I tell this story because it is symbolic of the way we live in post industrial Western societies.

It is a throw-away- convenience lead- life style, and it is completely unsustainable.

It is a system that treats finite resources as though they were infinite – and chooses to ignore the cost to environmental, animal and human health for the sake of something we call ‘cheap food’.

But in reality, industrial agriculture produces cheap food at an enormous cost. A few years ago I helped to initiate a research project in the UK entitled ‘Counting the Cost of Industrial Agriculture.’

It revealed, amongst other things, that more than 1 billion pounds is spent each year removing pesticide residues from UK drinking water supplies – and a further 5 hundred million pounds to remove nitrate fertilizers.

The British public are not aware of these costs, because rather than being put on the price of food – they are paid for out of our taxes. They are what is known as ‘hidden costs’.

The same applies to the funding of the Common Agricultural Policy of the European Union. The production subsidies that promote large scale industrial farming practices are paid for by us.

Apart from the small amount assigned to ecological solutions, we are subsidizing farmers to pour millions of liters of artificial fertilizers and pesticides on the land every year. To fatten tens of thousands of pigs and chickens in totally inhumane factory conditions. We are also paying for 30% of EU food which is coming from this intensive system, to be dumped or destroyed , because it is in excess of the market needs.

We are paying for the thousands of bureaucrats who devise the rules and regulations of the Common Agricultural Policy, to control our farmers every move and to fine them when they don’t comply.

We are, in effect, paying for the destruction of our food and farming communities – and it’s time we woke up!

Poland has too much to loose to take this sitting down. Much of the beauty and biodiversity of the Polish countryside is the result of maintaining a tradition of small family farms and village based agricultural communities. They form the foundation for a stable future.

There is a wealth of knowledge and wisdom to be found on these farms which has been passed down from generation to generation. It is the mark of the true peasant farmer. There is also great pride and skill in the management of the land, unmatched by the practitioners of industrial farming.

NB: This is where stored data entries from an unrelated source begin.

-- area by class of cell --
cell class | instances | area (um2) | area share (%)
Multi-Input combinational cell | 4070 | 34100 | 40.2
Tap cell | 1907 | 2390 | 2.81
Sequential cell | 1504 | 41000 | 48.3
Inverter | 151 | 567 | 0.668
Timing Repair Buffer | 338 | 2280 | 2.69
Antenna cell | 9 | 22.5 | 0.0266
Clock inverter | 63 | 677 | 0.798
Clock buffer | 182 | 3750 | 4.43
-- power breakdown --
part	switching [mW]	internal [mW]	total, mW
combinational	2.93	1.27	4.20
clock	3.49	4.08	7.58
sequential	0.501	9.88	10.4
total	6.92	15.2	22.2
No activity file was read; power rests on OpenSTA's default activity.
**config.mk**
```make
export PLATFORM = sky130hd
export DESIGN_NAME = dot_half_lane
export DESIGN_NICKNAME = d
export VERILOG_FILES = /design/src/dot_types_pkg.sv /design/src/dot_half_lane.sv
export SDC_FILE = /design/constraint.sdc
export NUM_CORES = 2
export LEC_CHECK = 0
export ABC_AREA = 1
export BUFFER_PORTS_ARGS = -buffer_cell sky130_fd_sc_hd__buf_4
export CORE_AREA = 2 2 478 480
export CTS_CLUSTER_SIZE = 25
export DETAILED_ROUTE_END_ITERATION = 8
export DIE_AREA = 0 0 480 482
export GPL_ROUTABILITY_DRIVEN = 0
export PLACE_DENSITY = 0.37
export SLEW_MARGIN = 20
export SYNTH_ARGS = -nofsm -noshare
export SYNTH_HDL_FRONTEND = slang
export SYNTH_SLANG_ARGS = --single-unit
```
**constraint.sdc**
```tcl
create_clock -name clk -period 6.9 [get_ports clk]
set_input_delay 0.69 -clock clk [delete_from_list [all_inputs] [get_ports clk]]
set_output_delay 0.69 -clock clk [all_outputs]
set_load 0.01 [all_outputs]
```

I have been -and remain- deeply impressed by these qualities. As I have been with the quality of the food which comes from these farms. It far exceeds anything one can buy in a supermarket.

But all of this is now under increasing threat from the Globalised food industry, promoted by the World Trade Organisation and supported by the Smith Fields, Monsantos and Tescos of this world.

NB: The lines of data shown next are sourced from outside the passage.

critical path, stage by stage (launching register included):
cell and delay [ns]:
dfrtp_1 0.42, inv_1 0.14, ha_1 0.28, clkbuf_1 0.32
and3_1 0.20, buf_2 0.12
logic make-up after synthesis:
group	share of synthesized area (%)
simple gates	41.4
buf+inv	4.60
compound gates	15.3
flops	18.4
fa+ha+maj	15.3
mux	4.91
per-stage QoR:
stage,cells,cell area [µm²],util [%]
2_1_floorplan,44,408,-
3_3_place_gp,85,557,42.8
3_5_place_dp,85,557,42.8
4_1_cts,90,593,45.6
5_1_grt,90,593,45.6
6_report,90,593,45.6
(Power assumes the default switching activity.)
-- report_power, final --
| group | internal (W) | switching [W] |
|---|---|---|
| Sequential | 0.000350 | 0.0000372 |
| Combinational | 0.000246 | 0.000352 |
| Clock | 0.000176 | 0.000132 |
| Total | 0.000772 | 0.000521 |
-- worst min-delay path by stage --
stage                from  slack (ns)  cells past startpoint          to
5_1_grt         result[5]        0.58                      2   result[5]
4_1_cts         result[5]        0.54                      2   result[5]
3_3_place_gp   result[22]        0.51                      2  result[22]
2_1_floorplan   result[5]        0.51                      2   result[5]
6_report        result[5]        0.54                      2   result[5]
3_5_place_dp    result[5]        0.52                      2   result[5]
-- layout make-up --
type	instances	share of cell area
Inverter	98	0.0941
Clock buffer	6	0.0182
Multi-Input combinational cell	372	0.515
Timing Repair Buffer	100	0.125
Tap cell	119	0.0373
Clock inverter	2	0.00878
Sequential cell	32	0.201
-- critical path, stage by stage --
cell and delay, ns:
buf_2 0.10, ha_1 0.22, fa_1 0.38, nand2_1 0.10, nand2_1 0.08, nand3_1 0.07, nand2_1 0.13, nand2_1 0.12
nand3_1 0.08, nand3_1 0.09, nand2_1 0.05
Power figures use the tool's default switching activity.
[src/dot_types_pkg.sv]
// Datapath package with element widths, vector typedefs and the half-beat struct
`default_nettype none

package dot_types_pkg;

   // ------------------------------------------------------------------
   // Widths
   // ------------------------------------------------------------------

   // Width of one unsigned vector element
   localparam int ELEM_W = 8;
   // Products and half sums keep twice the element width and wrap there
   localparam int PROD_W = 2 * ELEM_W;
   localparam int SUM_W = PROD_W;
   // Element pairs handled by one dot_half_lane
   localparam int LANES = 16;
   // The vector splits into a low and a high half
   localparam int HALVES = 2;
   // Input, product and tree-sum registers inside a lane
   localparam int LANE_STAGES = 3;
   localparam int HALF_W = LANES * ELEM_W;
   localparam int ACC_W = HALVES * SUM_W;

   // ------------------------------------------------------------------
   // Types
   // ------------------------------------------------------------------

   typedef logic [ELEM_W-1:0] elem_t;
   typedef logic [PROD_W-1:0] prod_t;
   typedef logic [SUM_W-1:0] half_sum_t;
   typedef logic [ACC_W-1:0] acc_t;
   // Element i sits in bits 8i+7 down to 8i
   typedef logic [HALVES*HALF_W-1:0] vec_t;
   typedef logic [HALF_W-1:0] half_vec_t;

   // One beat as seen by a single lane
   typedef struct packed {
      logic      valid;
      half_vec_t a;
      half_vec_t b;
   } half_beat_t;

endpackage

`default_nettype wire
[src/dot_ctrl_pkg.sv]
// Control package with the sequencer state enum, beat count type and drain length
`default_nettype none

package dot_ctrl_pkg;

   // Width of the burst and drain counter
   localparam int CNT_W = 8;

   typedef logic [CNT_W-1:0] beat_cnt_t;

   // The accumulator adds one register after the lane pipeline
   localparam int ACC_STAGES = 1;

   // Enabled cycles after the last beat until the final sum has landed
   localparam beat_cnt_t DRAIN_BEATS = beat_cnt_t'(dot_types_pkg::LANE_STAGES + ACC_STAGES);

   // ------------------------------------------------------------------
   // Sequencer states
   // ------------------------------------------------------------------

   // IDLE waits for start, RUN takes beats and DRAIN empties the pipeline
   typedef enum logic [1:0] {
      IDLE,
      RUN,
      DRAIN
   } ctrl_state_e;

endpackage

`default_nettype wire

[src/beat_counter.sv]
// Loadable down-counter for burst and drain beats with a registered last flag
`timescale 1ns/1ps
`default_nettype none

module beat_counter (
   input  logic                    clk,
   input  logic                    arst_n,
   input  logic                    load,
   input  dot_ctrl_pkg::beat_cnt_t load_value,
   input  logic                    dec,
   output logic                    last
);

   dot_ctrl_pkg::beat_cnt_t count_q;
   logic                    last_q;

   // ------------------------------------------------------------------
   // Counter
   // ------------------------------------------------------------------

   // Load has priority, so the sequencer can reload on the final beat
   // The last flag is computed from the value the count is about to take
   always_ff @(posedge clk or negedge arst_n) begin
      if (!arst_n) begin
         count_q <= '0;
         last_q  <= 1'b0;
      end else if (load) begin
         count_q <= load_value;
         last_q  <= (load_value == dot_ctrl_pkg::beat_cnt_t'(1));
      end else if (dec && (count_q != '0)) begin
         count_q <= count_q - dot_ctrl_pkg::beat_cnt_t'(1);
         // Stepping down from two lands on one
         last_q  <= (count_q == dot_ctrl_pkg::beat_cnt_t'(2));
      end
   end

   // High while the count equals one
   assign last = last_q;

endmodule

`default_nettype wire
[src/div_guard.sv]
// Divider input guard
// Registers requests and classifies them

`timescale 1ns/100ps

`include "div_config.svh"

module div_guard
	import div_pkg::*;
(
	input  logic      clk,
	input  logic      rst_n,

	input  logic      in_valid,
	input  dividend_t in_dividend,
	input  divisor_t  in_divisor,
	input  tag_t      in_tag,

	div_req_if.guard  req
);

	divisor_t    dividend_top;  // Bits that must stay below the divisor
	div_status_t status_c;

	assign dividend_top = in_dividend[`DIV_W_DIVIDEND-1 -: `DIV_W_DIVISOR];

	// Zero divisor takes priority over overflow
	always_comb begin
		if (in_divisor == '0) begin
			status_c = DIV_BY_ZERO;
		end else if (dividend_top >= in_divisor) begin
			status_c = OVERFLOW;    // Quotient would need more than 32 bits
		end else begin
			status_c = OK;
		end
	end

	always_ff @(posedge clk) begin
		if (!rst_n) begin
			req.valid    <= 1'b0;
			req.dividend <= '0;
			req.divisor  <= '0;
			req.tag      <= '0;
			req.status   <= OK;
		end else begin
			req.valid    <= in_valid;
			req.dividend <= in_dividend;
			req.divisor  <= in_divisor;
			req.tag      <= in_tag;
			req.status   <= status_c;
		end
	end

endmodule

[src/div_pipe.sv]
// Eight-stage divider pipeline
// Four quotient bits per stage, saturation at the output

`timescale 1ns/100ps

`include "div_config.svh"

module div_pipe
	import div_pkg::*;
(
	input  logic        clk,
	input  logic        rst_n,

	div_req_if.pipe     req,

	output logic        out_valid,
	output quotient_t   out_quotient,
	output divisor_t    out_remainder,
	output tag_t        out_tag,
	output div_status_t out_status
);

	localparam int w_shift = div_w_quotient - `DIV_W_DIGIT; // Dividend bits kept per stage

	// Remainder in the top 12 bits, pending dividend bits below,
	// quotient digits collected at the bottom
	dividend_t   rq_r   [1:div_n_stages];
	divisor_t    dvs_r  [1:div_n_stages-1];  // Each request keeps its own divisor
	logic        vld_r  [1:div_n_stages];
	tag_t        tag_r  [1:div_n_stages];
	div_status_t st_r   [1:div_n_stages];

	digit_t      quot   [0:div_n_stages-1];
	divisor_t    remd   [0:div_n_stages-1];

	for (genvar i = 0; i < div_n_stages; i++) begin : g_stage
		logic [div_w_partial-1:0] stage_part;
		divisor_t                 stage_dvs;

		if (i == 0) begin : g_head
			assign stage_part = req.dividend[`DIV_W_DIVIDEND-1 -: div_w_partial];
			assign stage_dvs  = req.divisor;
		end else begin : g_body
			assign stage_part = rq_r[i][`DIV_W_DIVIDEND-1 -: div_w_partial];
			assign stage_dvs  = dvs_r[i];
		end

		div_digit u_digit (
			.partial   (stage_part),
			.divisor   (stage_dvs),
			.digit     (quot[i]),
			.remainder (remd[i])
		);
	end

	always_ff @(posedge clk) begin
		if (!rst_n) begin
			for (int j = 1; j <= div_n_stages; j++) begin
				rq_r[j]  <= '0;
				vld_r[j] <= 1'b0;
				tag_r[j] <= '0;
				st_r[j]  <= OK;
			end
			for (int j = 1; j < div_n_stages; j++) begin
				dvs_r[j] <= '0;
			end
		end else begin
			// First register takes the guard output directly
			rq_r[1]  <= {remd[0], req.dividend[w_shift-1:0], quot[0]};
			dvs_r[1] <= req.divisor;
			vld_r[1] <= req.valid;
			tag_r[1] <= req.tag;
			st_r[1]  <= req.status;

			for (int j = 2; j <= div_n_stages; j++) begin
				rq_r[j]  <= {remd[j-1], rq_r[j-1][w_shift-1:0], quot[j-1]};
				vld_r[j] <= vld_r[j-1];
				tag_r[j] <= tag_r[j-1];
				st_r[j]  <= st_r[j-1];
			end
			for (int j = 2; j < div_n_stages; j++) begin
				dvs_r[j] <= dvs_r[j-1];  // Last stage needs no divisor after it
			end
		end
	end

	// Failed requests return all-ones quotient and zero remainder
	assign out_valid     = vld_r[div_n_stages];
	assign out_tag       = tag_r[div_n_stages];
	assign out_status    = st_r[div_n_stages];
	assign out_quotient  = (st_r[div_n_stages] == OK) ?
	                       rq_r[div_n_stages][div_w_quotient-1:0] : '1;
	assign out_remainder = (st_r[div_n_stages] == OK) ?
	                       rq_r[div_n_stages][`DIV_W_DIVIDEND-1 -: `DIV_W_DIVISOR] : '0;

endmodule

[src/div_unit.sv]
// Pipelined divider unit
// 44 / 12 bit unsigned, one result per clock

`timescale 1ns/100ps

module div_unit
	import div_pkg::*;
(
	input  logic        clk,
	input  logic        rst_n,

	input  logic        in_valid,
	input  dividend_t   in_dividend,
	input  divisor_t    in_divisor,
	input  tag_t        in_tag,

	output logic        out_valid,
	output quotient_t   out_quotient,
	output divisor_t    out_remainder,
	output tag_t        out_tag,
	output div_status_t out_status
);

	div_req_if req_bus ();  // Guard to pipeline

	div_guard u_guard (
		.clk         (clk),
		.rst_n       (rst_n),
		.in_valid    (in_valid),
		.in_dividend (in_dividend),
		.in_divisor  (in_divisor),
		.in_tag      (in_tag),
		.req         (req_bus)
	);

	// Eight register stages after the guard register
	div_pipe u_pipe (
		.clk           (clk),
		.rst_n         (rst_n),
		.req           (req_bus),
		.out_valid     (out_valid),
		.out_quotient  (out_quotient),
		.out_remainder (out_remainder),
		.out_tag       (out_tag),
		.out_status    (out_status)
	);

endmodule
`config.mk`:
```
export PLATFORM = sky130hd
export DESIGN_NAME = cp0
export DESIGN_NICKNAME = d
export VERILOG_FILES = /design/src/hw/mem_pkg.sv /design/src/hw/cp0.sv
export VERILOG_INCLUDE_DIRS = /design/src /design/src/hw
export SDC_FILE = /design/constraint.sdc
export NUM_CORES = 1
export LEC_CHECK = 0
export ABC_CLOCK_PERIOD_IN_PS = 6100
export BUFFER_PORTS_ARGS = -buffer_cell sky130_fd_sc_hd__buf_2
export CORE_AREA = 3 3 256 258
export DETAILED_ROUTE_END_ITERATION = 12
export DIE_AREA = 0 0 259 261
export PLACE_DENSITY = 0.49
export SETUP_SLACK_MARGIN = 0.1
export SLEW_MARGIN = 20
export SYNTH_ARGS = -nofsm -noshare
export SYNTH_HDL_FRONTEND = slang
export SYNTH_SLANG_ARGS = --single-unit
```
`constraint.sdc`:
```
create_clock -name clk -period 6.1 [get_ports clk]
set_clock_uncertainty 0.05 [all_clocks]
set_input_delay 1.22 -clock clk [delete_from_list [all_inputs] [get_ports clk]]
set_output_delay 1.22 -clock clk [all_outputs]
set_load 0.005 [all_outputs]
```
`src/hw/mem_config.svh`:
```
/*
 * memory subsystem configuration
 * widths, TLB geometry, coprocessor-0 register numbers, the exception
 * vector and data RAM sizing
 */
`ifndef MEM_CONFIG_SVH
`define MEM_CONFIG_SVH

`define MEM_REGADDR_W 5
`define MEM_INT_W 8

`define MEM_TLB_N 4
`define MEM_TLB_IDX_W 2
`define MEM_VPN_W 20
`define MEM_PFN_W 20
`define MEM_PAGE_W 12
`define MEM_WADDR_W (`MEM_PFN_W + `MEM_PAGE_W - 2)

// coprocessor 0 register numbers
`define MEM_CP0_NREG 16
`define MEM_CP0_ADDR_W 4
`define MEM_CP0_INDEX 0
`define MEM_CP0_ENTRY_LO 2
`define MEM_CP0_BADVADDR 8
`define MEM_CP0_COUNT 9
`define MEM_CP0_ENTRY_HI 10
`define MEM_CP0_COMPARE 11
`define MEM_CP0_STATUS 12
`define MEM_CP0_CAUSE 13
`define MEM_CP0_EPC 14

`define MEM_EXC_VECTOR 32'h80000180

`define MEM_RAM_WORDS 1024
`define MEM_RAM_WAIT 2

`endif

```
`src/hw/mem_pkg.sv`:
```
/*
 * memory subsystem types
 * operation and exception encodings, and the bundles exchanged between
 * the stage, coprocessor 0, the MMU and the data RAM
 */
`include "mem_config.svh"

package mem_pkg;

	typedef enum logic [2:0] {
		OP_NONE,
		OP_LOAD,
		OP_STORE,
		OP_READ_CP0,
		OP_WRITE_CP0,
		OP_WRITE_TLB
	} mem_op_e;

	// MIPS cause codes, the unused code 31 marks no exception
	typedef enum logic [4:0] {
		EXC_INT  = 5'd0,
		EXC_TLBL = 5'd2,
		EXC_TLBS = 5'd3,
		EXC_SYS  = 5'd8,
		EXC_NONE = 5'd31
	} exc_code_e;

	typedef struct packed {
		mem_op_e op;
		logic [31:0] addr;
		logic [31:0] data;
		logic [31:0] alu_result;
		logic [`MEM_REGADDR_W-1:0] wb_addr;
		exc_code_e exc_code;
		logic [31:0] epc;
		logic [31:0] badvaddr;
	} ex2mem_t;

	typedef struct packed {
		logic [`MEM_VPN_W-1:0] vpn;
		logic [`MEM_PFN_W-1:0] pfn;
		logic valid;
	} tlb_entry_t;

	typedef struct packed {
		logic enable;
		logic [`MEM_TLB_IDX_W-1:0] index;
		tlb_entry_t entry;
	} tlb_write_t;

	typedef struct packed {
		mem_op_e op;
		logic [31:0] vaddr;
		logic [31:0] wdata;
	} mmu_req_t;

	typedef struct packed {
		logic write;
		logic [`MEM_WADDR_W-1:0] addr;
		logic [31:0] wdata;
	} ram_req_t;

	typedef struct packed {
		logic enable;
		logic [`MEM_CP0_ADDR_W-1:0] addr;
		logic [31:0] data;
	} cp0_write_t;

	typedef logic [`MEM_CP0_NREG-1:0][31:0] cp0_regs_t;

endpackage

```
`src/hw/cp0.sv`:
```
/*
 * coprocessor 0
 * status, cause, EPC, BadVAddr, TLB staging and count/compare registers,
 * with the timer interrupt and exception entry
 */
`include "mem_config.svh"

module cp0 import mem_pkg::*; (
	input  logic clk,
	input  logic rst,

	input  cp0_write_t write,
	input  exc_code_e exc_code,
	input  logic [31:0] epc,
	input  logic [31:0] badvaddr,
	input  logic [`MEM_INT_W-1:0] int_pending,

	output cp0_regs_t regs,
	output logic timer_int,

	output logic exc_jmp_flag,
	output logic [31:0] exc_jmp_dest
);

	logic [`MEM_TLB_IDX_W-1:0] index_r;
	logic [31:0] entry_lo_r;
	logic [31:0] entry_hi_r;
	logic [31:0] epc_r;
	logic [31:0] badvaddr_r;
	logic [31:0] count_r;
	logic [31:0] compare_r;
	logic [31:0] status_r;
	logic [31:0] cause_r;

	logic [`MEM_INT_W-1:0] int_all;

	assign int_all = int_pending | {timer_int, {(`MEM_INT_W-1){1'b0}}};

	// ########################################################################
	// control registers and timer

	always_ff @(posedge clk) begin
		if (rst) begin
			status_r <= '0;
			cause_r <= '0;
			count_r <= '0;
			compare_r <= '1;
			timer_int <= 1'b0;
			exc_jmp_flag <= 1'b0;
			exc_jmp_dest <= '0;
		end else begin
			count_r <= count_r + 32'd1;
			exc_jmp_flag <= 1'b0;
			exc_jmp_dest <= '0;

			if (count_r == compare_r)
				timer_int <= 1'b1;

			if (write.enable) begin
				case (write.addr)
					`MEM_CP0_COUNT: count_r <= write.data;
					`MEM_CP0_COMPARE: begin
						compare_r <= write.data;
						timer_int <= 1'b0;
					end
					`MEM_CP0_STATUS: status_r <= write.data;
					default: begin
					end
				endcase
			end

			if (exc_code != EXC_NONE) begin
				cause_r <= {16'b0, int_all, 1'b0, exc_code, 2'b0};
				status_r[1] <= 1'b1;
				exc_jmp_flag <= 1'b1;
				exc_jmp_dest <= `MEM_EXC_VECTOR;
			end
		end
	end

	// ########################################################################
	// software and exception data registers

	always_ff @(posedge clk) begin
		if (write.enable) begin
			case (write.addr)
				`MEM_CP0_INDEX: index_r <= write.data[`MEM_TLB_IDX_W-1:0];
				`MEM_CP0_ENTRY_LO: entry_lo_r <= write.data;
				`MEM_CP0_ENTRY_HI: entry_hi_r <= write.data;
				`MEM_CP0_EPC: epc_r <= write.data;
				default: begin
				end
			endcase
		end
		if (exc_code != EXC_NONE) begin
			epc_r <= epc;
			badvaddr_r <= badvaddr;
		end
	end

	always_comb begin
		regs = '0;
		regs[`MEM_CP0_INDEX] = 32'(index_r);
		regs[`MEM_CP0_ENTRY_LO] = entry_lo_r;
		regs[`MEM_CP0_BADVADDR] = badvaddr_r;
		regs[`MEM_CP0_COUNT] = count_r;
		regs[`MEM_CP0_ENTRY_HI] = entry_hi_r;
		regs[`MEM_CP0_COMPARE] = compare_r;
		regs[`MEM_CP0_STATUS] = status_r;
		regs[`MEM_CP0_CAUSE] = cause_r;
		regs[`MEM_CP0_EPC] = epc_r;
	end

endmodule

```
==> results of run 1 <==
## metal layers
layer  routed length [um]  vias to the layer above  global-route usage [%]
met5                   13                        -                       0
met4                  778                        2                    2.66
met3                 3480                       46                    2.58
met2                19400                      457                    19.0
met1                14900                     3909                    12.1
li1                     -                     3764                       -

The reform of the Common Agricultural Policy of the EU is simply moving too slowly to protect the majority of Poland’s one and a half million environmentally friendly small farms.

Nor is the National Government – in common with nearly all other EU countries- demonstrating any interest in their fate.

The initiative thus rests with a ‘new resistance’ being engendered at the grass roots level.

This will have to include a much closer liason between producers and consumers.

The creation of new fresh food markets that are built around local, high quality foods

And a spirit of cooperation between farmers.

There are resurgent signs of interest in ‘real food’ direct from the farm, all over Europe. Small shops, restaurants and schools are increasingly looking for alternatives to the factory farm produce which dominates the market to-day. There are many more creative initiatives that can be developed.

Small, mixed farms, are far more flexible and adaptable than large monocultures. There chances of survival are therefore much better. But they must be welcomed and supported by the communities who live amongst them.

In the end, the way we treat our land, raise our food and produce our energy, forms a barometer of the state of health of our society.

So long as we place the highest value on quantity rather than quality, we will continue to deplete and to pollute the most precious resources of our planet.

If we cannot work WITH nature rather than AGAINST nature, then she will ultimately rebel against our treatment – and that time is close at hand.